I accidentally broke up with him while I was drunk which is really too bad since I'd just gotten a birth control perscription so we could start having sex.
Do you think he'd take me back if I said "dude, we need to get back together or this IUD is going to have an existential crisis for not realizing its full potential"?
it only took me 1 hour to write 8 pages. i'm never doing school work without adderall ever again.
Ive been sitting around naked watching magic on youtube.
I woke up to him eating cereal out of my viking helmet with a shot glass.

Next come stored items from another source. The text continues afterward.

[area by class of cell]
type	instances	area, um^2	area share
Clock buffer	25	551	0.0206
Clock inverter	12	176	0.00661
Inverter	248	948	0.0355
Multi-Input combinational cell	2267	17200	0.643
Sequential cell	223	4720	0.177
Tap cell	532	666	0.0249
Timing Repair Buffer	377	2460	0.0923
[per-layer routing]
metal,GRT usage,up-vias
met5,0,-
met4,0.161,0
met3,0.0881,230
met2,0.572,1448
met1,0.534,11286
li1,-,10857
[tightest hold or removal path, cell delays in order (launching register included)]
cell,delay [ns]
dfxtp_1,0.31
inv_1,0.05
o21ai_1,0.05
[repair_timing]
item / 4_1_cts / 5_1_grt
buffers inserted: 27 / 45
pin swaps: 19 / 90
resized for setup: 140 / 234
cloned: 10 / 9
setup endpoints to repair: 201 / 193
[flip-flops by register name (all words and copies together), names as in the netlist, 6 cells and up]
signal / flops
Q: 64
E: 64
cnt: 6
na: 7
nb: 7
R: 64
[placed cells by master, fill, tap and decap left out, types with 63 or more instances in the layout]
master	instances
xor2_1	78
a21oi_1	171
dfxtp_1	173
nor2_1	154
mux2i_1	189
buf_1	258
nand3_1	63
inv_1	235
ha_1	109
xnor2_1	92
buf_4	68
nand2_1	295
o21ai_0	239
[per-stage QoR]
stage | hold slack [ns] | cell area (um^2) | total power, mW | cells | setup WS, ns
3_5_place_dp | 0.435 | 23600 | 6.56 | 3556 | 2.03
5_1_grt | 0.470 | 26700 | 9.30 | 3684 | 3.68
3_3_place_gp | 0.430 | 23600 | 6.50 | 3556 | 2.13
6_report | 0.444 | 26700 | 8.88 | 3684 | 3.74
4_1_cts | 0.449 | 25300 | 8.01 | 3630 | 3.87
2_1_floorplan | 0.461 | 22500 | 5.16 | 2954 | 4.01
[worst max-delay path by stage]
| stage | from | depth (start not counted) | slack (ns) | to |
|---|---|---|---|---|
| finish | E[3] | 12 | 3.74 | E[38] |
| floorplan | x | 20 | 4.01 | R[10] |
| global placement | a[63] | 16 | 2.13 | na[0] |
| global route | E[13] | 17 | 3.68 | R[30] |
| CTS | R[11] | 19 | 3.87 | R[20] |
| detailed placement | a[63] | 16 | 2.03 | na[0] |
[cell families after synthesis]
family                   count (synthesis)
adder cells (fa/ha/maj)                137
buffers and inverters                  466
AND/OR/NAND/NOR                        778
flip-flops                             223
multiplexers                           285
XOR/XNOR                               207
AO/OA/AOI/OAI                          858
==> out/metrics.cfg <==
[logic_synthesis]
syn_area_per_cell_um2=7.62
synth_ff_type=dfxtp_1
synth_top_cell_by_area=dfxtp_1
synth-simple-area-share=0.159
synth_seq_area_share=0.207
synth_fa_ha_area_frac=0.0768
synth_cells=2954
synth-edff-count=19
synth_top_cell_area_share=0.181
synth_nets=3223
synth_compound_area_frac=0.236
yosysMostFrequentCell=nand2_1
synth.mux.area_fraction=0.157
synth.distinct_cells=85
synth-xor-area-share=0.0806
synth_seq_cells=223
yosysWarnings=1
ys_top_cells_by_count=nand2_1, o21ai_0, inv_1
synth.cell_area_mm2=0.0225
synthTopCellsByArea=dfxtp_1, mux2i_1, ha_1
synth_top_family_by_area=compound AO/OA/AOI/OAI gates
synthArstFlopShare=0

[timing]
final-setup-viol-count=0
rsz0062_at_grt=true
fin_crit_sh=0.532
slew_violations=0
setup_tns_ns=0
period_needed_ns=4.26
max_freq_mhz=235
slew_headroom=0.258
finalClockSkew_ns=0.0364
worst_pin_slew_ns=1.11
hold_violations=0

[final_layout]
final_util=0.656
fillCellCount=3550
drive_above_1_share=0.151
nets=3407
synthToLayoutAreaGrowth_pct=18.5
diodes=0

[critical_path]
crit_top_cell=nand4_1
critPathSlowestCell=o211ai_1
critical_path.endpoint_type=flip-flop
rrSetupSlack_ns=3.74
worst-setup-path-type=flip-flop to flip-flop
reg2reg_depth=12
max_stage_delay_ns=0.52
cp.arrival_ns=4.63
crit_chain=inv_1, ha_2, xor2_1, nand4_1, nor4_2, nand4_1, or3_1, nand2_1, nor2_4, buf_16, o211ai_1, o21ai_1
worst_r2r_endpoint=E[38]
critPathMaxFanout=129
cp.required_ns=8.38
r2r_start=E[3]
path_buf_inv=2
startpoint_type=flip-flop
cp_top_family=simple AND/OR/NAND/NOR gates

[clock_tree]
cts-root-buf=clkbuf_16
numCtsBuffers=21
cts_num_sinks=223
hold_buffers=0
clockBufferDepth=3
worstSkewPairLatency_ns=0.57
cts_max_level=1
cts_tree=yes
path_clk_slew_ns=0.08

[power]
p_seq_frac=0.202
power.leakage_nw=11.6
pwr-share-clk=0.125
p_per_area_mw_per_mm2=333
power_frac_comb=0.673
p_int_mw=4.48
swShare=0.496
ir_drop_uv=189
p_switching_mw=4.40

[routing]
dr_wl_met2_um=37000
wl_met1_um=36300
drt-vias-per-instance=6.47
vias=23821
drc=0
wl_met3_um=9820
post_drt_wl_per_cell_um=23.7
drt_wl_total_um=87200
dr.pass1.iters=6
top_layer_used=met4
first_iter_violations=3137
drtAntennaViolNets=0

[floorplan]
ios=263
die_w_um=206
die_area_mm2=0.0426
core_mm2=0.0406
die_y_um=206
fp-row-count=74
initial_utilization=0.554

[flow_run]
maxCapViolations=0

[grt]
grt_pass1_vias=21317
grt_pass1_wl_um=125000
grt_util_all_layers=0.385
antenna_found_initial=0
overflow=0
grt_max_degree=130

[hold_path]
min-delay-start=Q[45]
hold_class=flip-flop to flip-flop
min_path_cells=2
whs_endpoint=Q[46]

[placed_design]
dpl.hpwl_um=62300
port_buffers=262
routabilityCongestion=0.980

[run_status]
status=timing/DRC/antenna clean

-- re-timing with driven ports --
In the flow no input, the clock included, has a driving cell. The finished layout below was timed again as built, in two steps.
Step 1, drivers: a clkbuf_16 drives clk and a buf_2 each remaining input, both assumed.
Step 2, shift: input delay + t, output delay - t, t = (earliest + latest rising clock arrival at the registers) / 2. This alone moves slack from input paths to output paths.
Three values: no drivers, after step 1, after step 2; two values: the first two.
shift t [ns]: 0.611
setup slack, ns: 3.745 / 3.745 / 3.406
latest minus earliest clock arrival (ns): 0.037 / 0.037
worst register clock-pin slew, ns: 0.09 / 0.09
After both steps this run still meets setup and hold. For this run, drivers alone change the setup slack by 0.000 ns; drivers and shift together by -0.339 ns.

No idea where he got the milk.
The handjob she gave me was better than the best blowjob I've ever gotten.. Just imagine the possibilities.
i bought another $5 worth of vodka. with change. i look like a homeless alcoholic. i need your dino cups or else i'll be forced to make a giant jello bowl shot
Like my mouth was on his pelvis connected to his balls that's how far it was
Just found out they make medicinal lollipops, bought like 40 of them. Gonna go fill a pediatricians lollipop bowl.
Well, I wanted to be you for Halloween but I couldn't fit seven dicks in my mouth.
So then I proceeded to the kitchen to make my "specialty," which consisted of a frozen veggie burger topped with peanut butter. I guess he ate it too.
Getting day drunk before work is perfectly acceptable when its 99 cent margaritas.
Running my fingers through my hair is like that scene from Patch Adams where the girl goes swimming in a pool of spaghetti. I love molly.
He literally just patted me on the vagina and said goodnight to it.
I just left and he walked me out and went call me if you're ever... Eh... Whatever. And walked away.
I'm drunkenly throwing popcorn at a spider, fuck him. Why does his scary 8 legs get to be happy?